On the plus side, Brigham is a good guy, about the most unpretentious lawyer you might ever come across. The book opens on the day he is sworn into the bar, and then rushed back to work as a janitor. Kind of like The Firm where a very young Tom Cruise tells his interviewers he has to go back to work as a waiter – I read the book, but I can’t remember if that scene actually happened in it.
Brigham, in a case of blinding naivety or blinding hopefulness, takes his CV and cold calls every firm he can trying to find a job as a lawyer in a market saturdated with lawyers. He eventually ends up at a firm called TTB – Tommy Two Balls. No really. Tommy is Russian bulldog of a man running a successful law firm and bail bonds business that he uses to work for him and the lawyers in his firm. The two businesses feed off each other, while Tommy deals with the larger clients we never really see.

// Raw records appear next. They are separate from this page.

`src/include/decode_macros.svh`:
```
`ifndef DECODE_MACROS_SVH
`define DECODE_MACROS_SVH

// datapath and instruction width
`define DATA_W 16

// register file geometry
`define REG_CNT 8
`define REG_SEL_W 3

// bubble word, opcode 00001 with all fields zero
`define NOP_INSTR 16'h0800

// instruction field positions
`define OPC_HI 15
`define OPC_LO 11

// link register used by jal and jalr
`define LINK_REG 3'd7

`endif
```
`src/verilog/decodePkg.sv`:
```
`include "decode_macros.svh"

package decodePkg;

   // opcode field, bits 15:11
   typedef enum logic [4:0] {
      opHalt     = 5'b00000,
      opNop      = 5'b00001,
      opJ        = 5'b00100,
      opJr       = 5'b00101,
      opJal      = 5'b00110,
      opJalr     = 5'b00111,
      opAddi     = 5'b01000,
      opSubi     = 5'b01001,
      opXori     = 5'b01010,
      opAndni    = 5'b01011,
      opBeqz     = 5'b01100,
      opBnez     = 5'b01101,
      opBltz     = 5'b01110,
      opBgez     = 5'b01111,
      opSt       = 5'b10000,
      opLd       = 5'b10001,
      opSlbi     = 5'b10010,
      opStu      = 5'b10011,
      opRoli     = 5'b10100,
      opSlli     = 5'b10101,
      opRori     = 5'b10110,
      opSrli     = 5'b10111,
      opLbi      = 5'b11000,
      opBtr      = 5'b11001,
      opShiftReg = 5'b11010, // rol/sll/ror/srl by func bits
      opAluReg   = 5'b11011, // add/sub/xor/andn by func bits
      opSeq      = 5'b11100,
      opSlt      = 5'b11101,
      opSle      = 5'b11110,
      opSco      = 5'b11111
   } opcodeT;

   // add must stay at 0, it is the reset value at the ex outputs
   typedef enum logic [3:0] {
      aluAdd, aluSub, aluXor, aluAndn,  // func 00..11 of the arith group
      aluRol, aluSll, aluRor, aluSrl,   // func 00..11 of the shift group
      aluSeq, aluSlt, aluSle, aluSco,
      aluBtr, aluPassB, aluSlbi
   } aluOpT;

   typedef enum logic [1:0] {bSrcReg, bSrcImm5, bSrcImm8, bSrcImm11} bSrcT;
   typedef enum logic [1:0] {destHi, destMid, destLo, destLink} regDestT; // 10:8, 7:5, 4:2, r7
   typedef enum logic [1:0] {wbAlu, wbMem, wbPc2} wbSelT;
   typedef enum logic [2:0] {brNone, brEqz, brNez, brLtz, brGez} brchT;

   typedef struct packed {
      logic [`DATA_W-1:0] instr;
      logic               valid;
   } ifIdT;

   typedef struct packed {
      aluOpT                aluOp;
      logic [`DATA_W-1:0]   inA, inB, wrtData, imm8, imm11;
      logic [`REG_SEL_W-1:0] wrtReg;
      logic                 regWrt, memWrt, readEn;
      brchT                 brchSig;
      wbSelT                wbDataSel;
      logic                 immSrc, aluJmp, jalSel;
      logic                 createDump, err, jumpInst;
   } idExT;

endpackage

```
`src/verilog/ctrlIf.sv`:
```
`timescale 1ns/100ps

// control bundle from the opcode table into the decode datapath
interface ctrlIf import decodePkg::*; ();
   bSrcT    bSrc;        // alu B operand source
   logic    zeroSel;     // zero extend imm5/imm8 when set
   regDestT regDestSel;  // destination register field
   logic    stuSel;      // store data from second read port
   logic    regWrt;
   logic    memWrt;
   wbSelT   wbDataSel;
   brchT    brchSig;
   logic    immSrc;      // pc offset is imm11 when set, else imm8
   logic    aluJmp;      // jump target comes from the alu (jr, jalr)
   logic    jalSel;      // link write for jal/jalr
   logic    createDump;  // halt
   logic    err;         // illegal opcode

   modport ctrl (
      output bSrc, zeroSel, regDestSel, stuSel,
      output regWrt, memWrt, wbDataSel, brchSig,
      output immSrc, aluJmp, jalSel, createDump, err
   );

   modport dec (
      input bSrc, zeroSel, regDestSel, stuSel,
      input regWrt, memWrt, wbDataSel, brchSig,
      input immSrc, aluJmp, jalSel, createDump, err
   );
endinterface

```
`src/verilog/decodeTop.sv`:
```
`timescale 1ns/100ps
`include "decode_macros.svh"

module decodeTop import decodePkg::*; (
   input  logic                  clk,
   input  logic                  arstN,
   input  logic                  stall,       // freeze both pipeline registers
   input  logic                  flush,
   input  logic                  instrValid,
   input  logic [`DATA_W-1:0]    instr,
   input  logic [`DATA_W-1:0]    wbData,
   input  logic                  wbRegWrt,
   input  logic [`REG_SEL_W-1:0] wbReg,
   output logic [`DATA_W-1:0]    exInA, exInB, exWrtData, exImm8, exImm11,
   output aluOpT                 exAluOp,
   output logic [`REG_SEL_W-1:0] exWrtReg,
   output logic                  exRegWrt, exMemWrt, exReadEn,
   output brchT                  exBrchSig,
   output wbSelT                 exWbDataSel,
   output logic                  exImmSrc, exAluJmp, exJalSel,
   output logic                  exCreateDump, exErr, exJumpInst
);

   // IF/ID comes out of reset holding an invalid nop
   localparam ifIdT ifIdRst = '{instr: `NOP_INSTR, valid: 1'b0};
   localparam idExT idExRst = '0;

   ifIdT ifIdD, ifIdQ;
   idExT idExD, idExQ;

   assign ifIdD = '{instr: instr, valid: instrValid};

   pipeReg #(.payloadT(ifIdT), .resetVal(ifIdRst)) ifIdReg (
      .clk(clk), .arstN(arstN), .stall(stall), .d(ifIdD), .q(ifIdQ)
   );

   decode i_decode (
      .clk(clk), .arstN(arstN), .flush(flush), .ifId(ifIdQ),
      .wbRegWrt(wbRegWrt), .wbReg(wbReg), .wbData(wbData), .idEx(idExD)
   );

   pipeReg #(.payloadT(idExT), .resetVal(idExRst)) idExReg (
      .clk(clk), .arstN(arstN), .stall(stall), .d(idExD), .q(idExQ)
   );

   assign {exAluOp, exInA, exInB, exWrtData, exImm8, exImm11} =
      {idExQ.aluOp, idExQ.inA, idExQ.inB, idExQ.wrtData, idExQ.imm8, idExQ.imm11};
   assign {exWrtReg, exRegWrt, exMemWrt, exReadEn} =
      {idExQ.wrtReg, idExQ.regWrt, idExQ.memWrt, idExQ.readEn};
   assign exBrchSig    = idExQ.brchSig;
   assign exWbDataSel  = idExQ.wbDataSel;
   assign {exImmSrc, exAluJmp, exJalSel} = {idExQ.immSrc, idExQ.aluJmp, idExQ.jalSel};
   assign {exCreateDump, exErr, exJumpInst} =
      {idExQ.createDump, idExQ.err, idExQ.jumpInst};

endmodule

```
`src/verilog/decode.sv`:
```
`timescale 1ns/100ps
`include "decode_macros.svh"

module decode import decodePkg::*; (
   input  logic                  clk,
   input  logic                  arstN,
   input  logic                  flush,     // squash the instruction in decode
   input  ifIdT                  ifId,
   input  logic                  wbRegWrt,
   input  logic [`REG_SEL_W-1:0] wbReg,
   input  logic [`DATA_W-1:0]    wbData,
   output idExT                  idEx
);

   ctrlIf ctrlBus ();

   logic [`DATA_W-1:0]    inst;  // instruction after bubble insertion
   logic [`DATA_W-1:0]    imm5, imm8, imm11;
   logic [`DATA_W-1:0]    regA, regB, inB;
   logic [`REG_SEL_W-1:0] wrtReg;
   aluOpT                 aluOp;

   // invalid or flushed slot decodes as nop
   assign inst = (ifId.valid && !flush) ? ifId.instr : `NOP_INSTR;

   controlUnit i_controlUnit (.instruction(inst), .ctrl(ctrlBus.ctrl));
   aluOpDecode i_aluOpDecode (.instruction(inst), .aluOp(aluOp));

   regFile i_regFile (
      .clk(clk), .arstN(arstN),
      .rdSelA(inst[10:8]), .rdSelB(inst[7:5]),
      .wrEn(wbRegWrt), .wrSel(wbReg), .wrData(wbData),
      .rdDataA(regA), .rdDataB(regB)
   );

   assign imm5  = ctrlBus.zeroSel ? {{(`DATA_W-5){1'b0}}, inst[4:0]}
                                  : {{(`DATA_W-5){inst[4]}}, inst[4:0]};
   assign imm8  = ctrlBus.zeroSel ? {{(`DATA_W-8){1'b0}}, inst[7:0]}
                                  : {{(`DATA_W-8){inst[7]}}, inst[7:0]};
   assign imm11 = {{(`DATA_W-11){inst[10]}}, inst[10:0]};  // always signed

   always_comb begin
      case (ctrlBus.bSrc)
         bSrcImm5:  inB = imm5;
         bSrcImm8:  inB = imm8;
         bSrcImm11: inB = imm11;
         default:   inB = regB;
      endcase
      case (ctrlBus.regDestSel)
         destHi:  wrtReg = inst[10:8];
         destMid: wrtReg = inst[7:5];
         destLo:  wrtReg = inst[4:2];
         default: wrtReg = `LINK_REG;
      endcase
   end

   always_comb begin
      idEx.aluOp      = aluOp;
      idEx.inA        = regA;
      idEx.inB        = inB;
      idEx.wrtData    = ctrlBus.stuSel ? regB : inB;  // store data
      idEx.imm8       = imm8;
      idEx.imm11      = imm11;
      idEx.wrtReg     = wrtReg;
      idEx.regWrt     = ctrlBus.regWrt;
      idEx.memWrt     = ctrlBus.memWrt;
      idEx.readEn     = (ctrlBus.wbDataSel == wbMem);  // loads only
      idEx.brchSig    = ctrlBus.brchSig;
      idEx.wbDataSel  = ctrlBus.wbDataSel;
      idEx.immSrc     = ctrlBus.immSrc;
      idEx.aluJmp     = ctrlBus.aluJmp;
      idEx.jalSel     = ctrlBus.jalSel;
      idEx.createDump = ctrlBus.createDump;
      idEx.err        = ctrlBus.err;
      idEx.jumpInst   = (inst[15:13] == 3'b001);  // j, jr, jal, jalr
   end

endmodule

```
`src/verilog/pipeReg.sv`:
```
`timescale 1ns/100ps

// generic pipeline register, holds while stall is high
module pipeReg #(
   parameter type     payloadT = logic,
   parameter payloadT resetVal = '0
) (
   input  logic    clk,
   input  logic    arstN,
   input  logic    stall,
   input  payloadT d,
   output payloadT q
);

   always_ff @(posedge clk or negedge arstN) begin
      if (!arstN) begin
         q <= resetVal;
      end else if (!stall) begin
         q <= d;
      end
   end

endmodule

```
`src/verilog/regFile.sv`:
```
`timescale 1ns/100ps
`include "decode_macros.svh"

// 2 read, 1 write register file, reads see the pre-write value
module regFile (
   input  logic                  clk,
   input  logic                  arstN,
   input  logic [`REG_SEL_W-1:0] rdSelA,
   input  logic [`REG_SEL_W-1:0] rdSelB,
   input  logic                  wrEn,
   input  logic [`REG_SEL_W-1:0] wrSel,
   input  logic [`DATA_W-1:0]    wrData,
   output logic [`DATA_W-1:0]    rdDataA,
   output logic [`DATA_W-1:0]    rdDataB
);

   logic [`DATA_W-1:0] regs [`REG_CNT];

   always_ff @(posedge clk or negedge arstN) begin
      if (!arstN) begin
         for (int i = 0; i < `REG_CNT; i++) begin
            regs[i] <= '0;
         end
      end else if (wrEn) begin
         regs[wrSel] <= wrData;
      end
   end

   // no bypass from the write port
   assign rdDataA = regs[rdSelA];
   assign rdDataB = regs[rdSelB];

endmodule

```
`src/verilog/aluOpDecode.sv`:
```
`timescale 1ns/100ps
`include "decode_macros.svh"

module aluOpDecode import decodePkg::*; (
   input  logic [`DATA_W-1:0] instruction,
   output aluOpT              aluOp
);

   opcodeT     opcode;
   logic [1:0] func;  // R format function bits

   assign opcode = opcodeT'(instruction[`OPC_HI:`OPC_LO]);
   assign func   = instruction[1:0];

   always_comb begin
      case (opcode)
         // address and jump target arithmetic
         opAddi, opSt, opLd, opStu, opJr, opJalr: aluOp = aluAdd;
         opSubi:  aluOp = aluSub;
         opXori:  aluOp = aluXor;
         opAndni: aluOp = aluAndn;
         opRoli:  aluOp = aluRol;
         opSlli:  aluOp = aluSll;
         opRori:  aluOp = aluRor;
         opSrli:  aluOp = aluSrl;
         // func indexes straight into each group of four
         opAluReg:   aluOp = aluOpT'({2'b00, func});
         opShiftReg: aluOp = aluOpT'({2'b01, func});
         opSeq: aluOp = aluSeq;
         opSlt: aluOp = aluSlt;
         opSle: aluOp = aluSle;
         opSco: aluOp = aluSco;
         opBtr: aluOp = aluBtr;
         opLbi, opBeqz, opBnez, opBltz, opBgez: aluOp = aluPassB;
         opSlbi: aluOp = aluSlbi;
         default: aluOp = aluAdd;  // halt, nop, j, jal, illegal
      endcase
   end

endmodule

```
`src/verilog/controlUnit.sv`:
```
`timescale 1ns/100ps
`include "decode_macros.svh"

module controlUnit import decodePkg::*; (
   input logic [`DATA_W-1:0] instruction,
   ctrlIf.ctrl               ctrl
);

   opcodeT opcode;

   assign opcode = opcodeT'(instruction[`OPC_HI:`OPC_LO]);

   always_comb begin
      // defaults are the NOP decode
      ctrl.bSrc       = bSrcReg;
      ctrl.zeroSel    = 1'b0;
      ctrl.regDestSel = destLo;
      ctrl.stuSel     = 1'b0;
      ctrl.regWrt     = 1'b0;
      ctrl.memWrt     = 1'b0;
      ctrl.wbDataSel  = wbAlu;
      ctrl.brchSig    = brNone;
      ctrl.immSrc     = 1'b0;
      ctrl.aluJmp     = 1'b0;
      ctrl.jalSel     = 1'b0;
      ctrl.createDump = 1'b0;
      ctrl.err        = 1'b0;
      case (opcode)
         opHalt: ctrl.createDump = 1'b1;
         opNop: ctrl.regWrt = 1'b0;  // bubble, nothing enabled
         // rd <- rs op imm5, signed immediate
         opAddi, opSubi: begin
            ctrl.bSrc       = bSrcImm5;
            ctrl.regDestSel = destMid;
            ctrl.regWrt     = 1'b1;
         end
         // logic and shift immediates are unsigned
         opXori, opAndni, opRoli, opSlli, opRori, opSrli: begin
            ctrl.bSrc       = bSrcImm5;
            ctrl.zeroSel    = 1'b1;
            ctrl.regDestSel = destMid;
            ctrl.regWrt     = 1'b1;
         end
         opSt: begin
            ctrl.bSrc   = bSrcImm5;  // address = rs + imm5
            ctrl.stuSel = 1'b1;      // data is rd from read port B
            ctrl.memWrt = 1'b1;
         end
         opLd: begin
            ctrl.bSrc       = bSrcImm5;
            ctrl.regDestSel = destMid;
            ctrl.regWrt     = 1'b1;
            ctrl.wbDataSel  = wbMem;
         end
         opStu: begin
            ctrl.bSrc       = bSrcImm5;
            ctrl.stuSel     = 1'b1;
            ctrl.memWrt     = 1'b1;
            ctrl.regDestSel = destHi;  // rs gets the updated address
            ctrl.regWrt     = 1'b1;
         end
         // R format, result into bits 4:2
         opBtr, opAluReg, opShiftReg, opSeq, opSlt, opSle, opSco: begin
            ctrl.regDestSel = destLo;
            ctrl.regWrt     = 1'b1;
         end
         opBeqz: ctrl.brchSig = brEqz;
         opBnez: ctrl.brchSig = brNez;
         opBltz: ctrl.brchSig = brLtz;
         opBgez: ctrl.brchSig = brGez;
         opLbi: begin
            ctrl.bSrc       = bSrcImm8;  // sign extended
            ctrl.regDestSel = destHi;
            ctrl.regWrt     = 1'b1;
         end
         opSlbi: begin
            ctrl.bSrc       = bSrcImm8;
            ctrl.zeroSel    = 1'b1;
            ctrl.regDestSel = destHi;
            ctrl.regWrt     = 1'b1;
         end
         opJ: ctrl.immSrc = 1'b1;  // pc + 2 + imm11
         opJal: begin
            ctrl.immSrc     = 1'b1;
            ctrl.jalSel     = 1'b1;
            ctrl.regDestSel = destLink;
            ctrl.regWrt     = 1'b1;
            ctrl.wbDataSel  = wbPc2;
         end
         opJr: begin
            ctrl.bSrc   = bSrcImm8;  // target = rs + imm8
            ctrl.aluJmp = 1'b1;
         end
         opJalr: begin
            ctrl.bSrc       = bSrcImm8;
            ctrl.aluJmp     = 1'b1;
            ctrl.jalSel     = 1'b1;
            ctrl.regDestSel = destLink;
            ctrl.regWrt     = 1'b1;
            ctrl.wbDataSel  = wbPc2;
         end
         default: ctrl.err = 1'b1;  // no write of any kind
      endcase
   end

endmodule

```
`config.mk`:
```
export PLATFORM = sky130hd
export DESIGN_NAME = decodeTop
export DESIGN_NICKNAME = d
export VERILOG_FILES = /design/src/verilog/decodePkg.sv /design/src/verilog/ctrlIf.sv /design/src/verilog/decodeTop.sv /design/src/verilog/decode.sv /design/src/verilog/pipeReg.sv /design/src/verilog/regFile.sv /design/src/verilog/aluOpDecode.sv /design/src/verilog/controlUnit.sv
export VERILOG_INCLUDE_DIRS = /design/src /design/src/include
export SDC_FILE = /design/constraint.sdc
export NUM_CORES = 1
export LEC_CHECK = 0
export ABC_AREA = 1
export BUFFER_PORTS_ARGS = -buffer_cell sky130_fd_sc_hd__buf_2
export CAP_MARGIN = 20
export CORE_ASPECT_RATIO = 0.6
export CORE_MARGIN = 3
export CORE_UTILIZATION = 52
export CTS_BUF_LIST = sky130_fd_sc_hd__clkbuf_8
export CTS_CLUSTER_SIZE = 8
export DETAILED_ROUTE_END_ITERATION = 16
export PLACE_DENSITY = 0.69
export SLEW_MARGIN = 20
export SYNTH_ARGS = -nofsm -noshare
export SYNTH_HDL_FRONTEND = slang
export SYNTH_HIERARCHICAL = 1
export SYNTH_SLANG_ARGS = --single-unit
```
`constraint.sdc`:
```
create_clock -name clk -period 3.15 [get_ports clk]
set_input_delay 0.1575 -clock clk [delete_from_list [all_inputs] [get_ports clk]]
set_output_delay 0.1575 -clock clk [all_outputs]
set_load 0.1 [all_outputs]
```
==> impl_metrics.ini, run 1 <==
[run_status]
status = finished, final reports clean

[setup_path]
critPathLaunchType = flop
path_class = flop to flop
rr_worst_depth = 8
critPathCaptureType = flop
reg2reg_slack_ps = 300
crit_start = ifIdReg/q[0]
critical_path_required_ps = 3620
critical_path.max_fanout = 10
r2r_start = ifIdReg/q[0]
crit-reg2reg-capture = idExReg/q[47]
crit_end = idExReg/q[47]
cp.arrival_ps = 3310

[sta]
fin_ws_ps = 302
rsz0062_at_grt = no
min_period_ps = 2850
finalSetupViolations = 0
drv_slew = 0
max_slew_margin_pct = 26.3
min_period_over_period_pct = 90.4
timing.setup.tns_ps = 0
finalHoldViolCount = 0
tightest_slew_ps = 1100
fin_skew_ps = 30.3
max_freq_mhz = 351

[floorplanning]
die_area_um2 = 28300
start_util_pct = 53.4
die_x_um = 215
num_rows = 45
io-pin-count = 142
fp.dieH_um = 132
core_um2 = 25600

[cells_and_area]
drive_gt1_share_pct = 13.3
area_delta_synth_final_pct = 11.9
nFillCells = 2433
fin_area_um2 = 15300
nets = 2127
fin_util_pct = 59.8
num_antenna_cells = 0

[synth]
synth_top_area_share_pct = 44.9
synth_cells = 1979
syn-cell-area_um2 = 13700
syn_area_per_cell_um2 = 6.90
synth_nets = 2020
yosys_warnings = 6
seq_area_frac_synth_pct = 45.1
synth_top_area_cell = dfrtp_1
synth_area_leaders = dfrtp_1 (45%), nand2_1 (27%), nand3_1 (6.2%)
ys_ff_latch = 246
synth.distinct_cells = 34

[placed_design]
dpl_worst_slack_ps = 226
port_buffers = 141
place.gp.congestion = 0.874
place_hpwl_um = 28000
place_area_um2 = 14200

[cts]
cts_made_buffers = 39
clkTransAtPathRegs_ps = 60
cts_max_level = 2
clock_latency_ps = 550
clockRootBuffer = clkbuf_8
clockBufferDepth = 3
cts_tree = done
clock_sinks = 246

[pwr]
cell_internal_pwr_uw = 5630
pwr-share-clk_pct = 25.2
switchingPower_uw = 4130
p_leak_uw = 0.00897
power_per_cell_area_nw_per_um2 = 638
switching_share_pct = 42.3
total_power_uw = 9760
p_comb_share_pct = 34.4
seqPwrFrac_pct = 40.4
vdd_drop_max_v = 0.000403

[global_route]
grt_use_total_pct = 29.9
grt_pass1_vias = 12000
grt_remaining_overflow = 0
grt_max_degree = 87
grt_antenna_before_repair = 0
grt_pass1_wl_um = 67300

[drt]
vias_per_cell = 5.26
route.vias.total = 12900
first_pass_iters = 6
drt_iter0_drc = 1584
wl_per_cell_um = 17.2
drcViolationCount = 0
postRouteWirelength_um = 42200
ant_nets = 0

[flow_run]
drv_cap = 0

[hold_path]
hold_depth = 3
hold_path_class = input port to flop
## cells in the mapped netlist
cell	instances
nor2_1	42
o21ai_2	3
nor2_2	10
dfrtp_1	245
nor4_1	1
inv_1	190
o21ai_1	6
dfstp_2	1
inv_2	10
nor2_8	1
buf_1	2
o211ai_1	1
nand3b_1	1
or2_1	4
and2_1	1
a21oi_1	1
nand3_2	12
nor3_4	1
buf_8	1
nand3_1	168
clkbuf_2	4
clkbuf_8	1
nand2_2	9
inv_8	1
nand4_1	1
nor2_4	4
buf_6	11
o21ai_0	132
nand2_1	989
nor3_1	2
nand3_4	1
buf_4	53
clkbuf_1	21
buf_2	49
## worst min path at each step
stage / end / slack (ps) / startpoint
floorplan: i_decode/i_regFile/regs[0] / -140 / arstN
global placement: i_decode/i_regFile/regs[80] / 180 / arstN
detailed placement: i_decode/i_regFile/regs[126] / 180 / arstN
CTS: idExReg/q[16] / 20 / stall
global route: idExReg/q[82] / 50 / stall
finish: idExReg/q[16] / 40 / stall
## worst max-delay path, stage by stage (launching register included)
cell      delay, ps
dfrtp_1         450
nand2_2         210
nor2_1          320
nor2_1          180
nand3_1         160
o211ai_1        260
nor3_1          960
nand2_1         130
nand2_1          90
## stage by stage
step | cells | hold WS [ps]
2_1_floorplan | 1979 | -138
3_3_place_gp | 2358 | 183
3_5_place_dp | 2359 | 182
4_1_cts | 2454 | 17.2
5_1_grt | 2457 | 54.5
6_report | 2457 | 44.3
## cells by family after synthesis
kind of cell    after synthesis  synth area share [%]
compound gates              143                  5.34
buf+inv                     343                  12.2
simple gates               1247                  37.4
flops                       246                  45.1
## placed cells by master (no fill, tap or decap)
master / n
o21ai_0: 131
nor2_2: 11
or2_4: 1
and2_1: 1
inv_1: 204
o21ai_1: 7
nor2_8: 1
nand3_2: 12
nand3_4: 1
buf_2: 139
clkinvlp_4: 1
clkinv_2: 1
clkbuf_8: 43
o211ai_1: 1
buf_8: 2
nor3_1: 2
nand3_1: 168
nor3_4: 1
buf_4: 25
dfstp_2: 1
dfrtp_1: 245
o21ai_2: 3
nand4_1: 1
nand3b_1: 1
nand2_1: 985
or2_1: 3
nand2_2: 13
nor2_1: 40
nor2_4: 5
a21oi_1: 1
inv_8: 1
nor4_1: 1
dlygate4sd3_1: 35
buf_12: 7
inv_2: 11
## flip-flops by register name, summed over array words and instances, names as in the netlist
| name | cells |
|---|---|
| i_decode/i_regFile/regs | 128 |
| idExReg/q | 101 |
| ifIdReg/q | 17 |
## what timing repair did
item	CTS	global route
hold buffers	35	0
resized for setup	0	1
endpoints found under the setup margin	0	19
buffers inserted	0	3
endpoints found under the hold margin	118	0
## area by class of cell
type	instances	area (um^2)	share of cell area, %
multi-input combinational	1390	5860	38.3
clock inverter	17	68.8	0.450
inverter	201	762	4.98
tap	352	440	2.88
clock buffer	43	592	3.87
sequential	246	6160	40.3
timing repair buffer	208	1400	9.18
## metal layers
metal,GRT usage [%],share of wire (%),wire length [um]
met4,8.14,2.3,986
met1,47.1,47,19900
met3,9.27,12,4990
met5,0,0,0
met2,38.9,39,16400
## power groups by stage
stage / logic [uW] / registers [uW] / clock network (uW)
finish: 3350 / 3940 / 2460
global route: 3640 / 4000 / 2660
CTS: 3320 / 3940 / 2520
detailed placement: 3270 / 3980 / 0
global placement: 3220 / 3970 / 0
floorplan: 1310 / 5190 / 0
(Power assumes the default switching activity.)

Brigham loses his first case before he’s saddled with the Pierce case and comes face to face with his worst nightmare: a client who makes him question why he is a lawyer. Amanda is broken by the death of her daughter Tabitha, drifting in the story like a wraith. Amanda killed her daughter’s murderer, there’s no way to deny that, but the author manages to avoid emotional cliches as the book progresses. Brigham is the one that grounds her, that believes in her when all she sees and feels is grief. Despite how intimidated he feels, he takes on her case, determined to do right by her.
Like I said, this isn’t a case about twists and turns, and courtroom drama – it’s straightforward emotion, with the author playing with yours and Brigham’s sympathies. And I found I didn’t mind it, I didn’t even mind the cantankerous judge and the annoying prosecutor, so smug and full of himself. There’s a BFF for Brigham, Scotty, who is so anxious he doesn’t really do cases, and Molly, the gorgeous love interest, which – and this frigging annoys me – is just smart enough not to be weird, according to Brigham. Frankly, I would have liked to have seen more of her intelligence rather than her cheerleading Brigham through his case, but I did keep in mind this is the first in a series. (However I will be ditching this series if that whole smart/beautiful thing comes up again. There’s enough of that shit going around in real life that I do not want it in my reading.)
Overall, an unexpected, quiet book that was more emotional and satisfying in some ways than I expected. Based on a true story, I am still wondering about the characters and the case or parts of the case that are real.
What is the last legal eagle book you read and loved? Which legal eagle writers should I be reading?!